Role: GenAI Engineer
Duration: 6-12+ Months Contract
Location: Santa Clara, CA - 5D Onsite Must Have Skills
Only Local to California will work out
Skill 1 Design, develop, and deploy Custom AI agents capable of autonomous decision-making and task execution using LLMs and multi-modal models
Skill 2 Implement and manipulate complex algorithms essential for developing and optimizing generative AI models.

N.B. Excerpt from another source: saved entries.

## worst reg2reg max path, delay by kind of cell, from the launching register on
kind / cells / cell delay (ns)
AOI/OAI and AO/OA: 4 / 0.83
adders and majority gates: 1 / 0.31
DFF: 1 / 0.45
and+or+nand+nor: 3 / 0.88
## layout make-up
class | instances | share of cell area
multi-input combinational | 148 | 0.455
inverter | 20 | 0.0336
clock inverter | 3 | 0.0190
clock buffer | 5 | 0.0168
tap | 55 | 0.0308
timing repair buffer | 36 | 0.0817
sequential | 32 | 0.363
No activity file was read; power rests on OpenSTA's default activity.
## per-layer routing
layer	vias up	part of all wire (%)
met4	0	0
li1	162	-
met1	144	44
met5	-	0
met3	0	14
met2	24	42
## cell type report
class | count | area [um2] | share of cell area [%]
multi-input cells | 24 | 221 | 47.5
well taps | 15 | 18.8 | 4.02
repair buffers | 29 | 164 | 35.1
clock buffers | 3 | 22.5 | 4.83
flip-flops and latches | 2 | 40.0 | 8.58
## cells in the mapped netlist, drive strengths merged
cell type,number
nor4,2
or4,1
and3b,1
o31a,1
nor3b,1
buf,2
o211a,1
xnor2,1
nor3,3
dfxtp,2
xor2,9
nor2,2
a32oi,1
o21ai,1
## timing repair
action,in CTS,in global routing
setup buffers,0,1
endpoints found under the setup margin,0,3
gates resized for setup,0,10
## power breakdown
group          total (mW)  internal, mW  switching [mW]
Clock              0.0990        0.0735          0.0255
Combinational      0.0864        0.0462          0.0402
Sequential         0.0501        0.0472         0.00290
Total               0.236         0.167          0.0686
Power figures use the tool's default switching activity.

Skill 3 Demonstrate advanced programming expertise, particularly in Python, with deep proficiency in AI-centric libraries such as TensorFlow, PyTorch, and Hugging Face Transformers
Good To have Skills
Skill 1 Design MS Copilot Studio Agent Builder advanced skills, including custom plugin development, adaptive orchestration of multiple AI skills and APIs, contextual memory management, dynamic prompt engineering, and secure data handling.
About the Role:
We are seeking a highly skilled and innovative AI Engineer to join our team and lead the development of intelligent AI agents and Retrieval-Augmented Generation (RAG)-based applications. This role is ideal for someone passionate about pushing the boundaries of applied AI, with hands-on experience in building scalable, production-grade Generative AI (GenAI) systems and advanced Copilot Studio agent capabilities.
Key Responsibilities:
Demonstrate advanced programming expertise, particularly in Python, with deep proficiency in AI-centric libraries such as TensorFlow, PyTorch, and Hugging Face Transformers.
Architect and implement Retrieval-Augmented Generation (RAG) pipelines to enhance model performance using external knowledge sources, including document chunking, embedding generation, and retrieval systems.
Design, develop, and deploy Custom AI agents capable of autonomous decision-making and task execution using LLMs and multi-modal models.
Implement and manipulate complex algorithms essential for developing and optimizing generative AI models.
Manage data pipelines involving data pre-processing, augmentation, and synthetic data generation to enhance model training and performance.
Ensure robust data handling practices including cleaning, labeling, and structuring datasets for generative AI workflows.
Design MS Copilot Studio Agent Builder advanced skills, including custom plugin development, adaptive orchestration of multiple AI skills and APIs, contextual memory management, dynamic prompt engineering, and secure data handling.
Agent Orchestration: Build multi-turn agents that adapt and chain AI skills and APIs.
Trigger Management: Configure message, data, scheduled, and webhook triggers.
Automation Workflow: Design workflows with Power Automate for task automation.
Flow Design: Create logical, scalable flows for complex business processes.
Tool Integration: Use Copilot's built-in connectors to integrate enterprise apps and services seamlessly.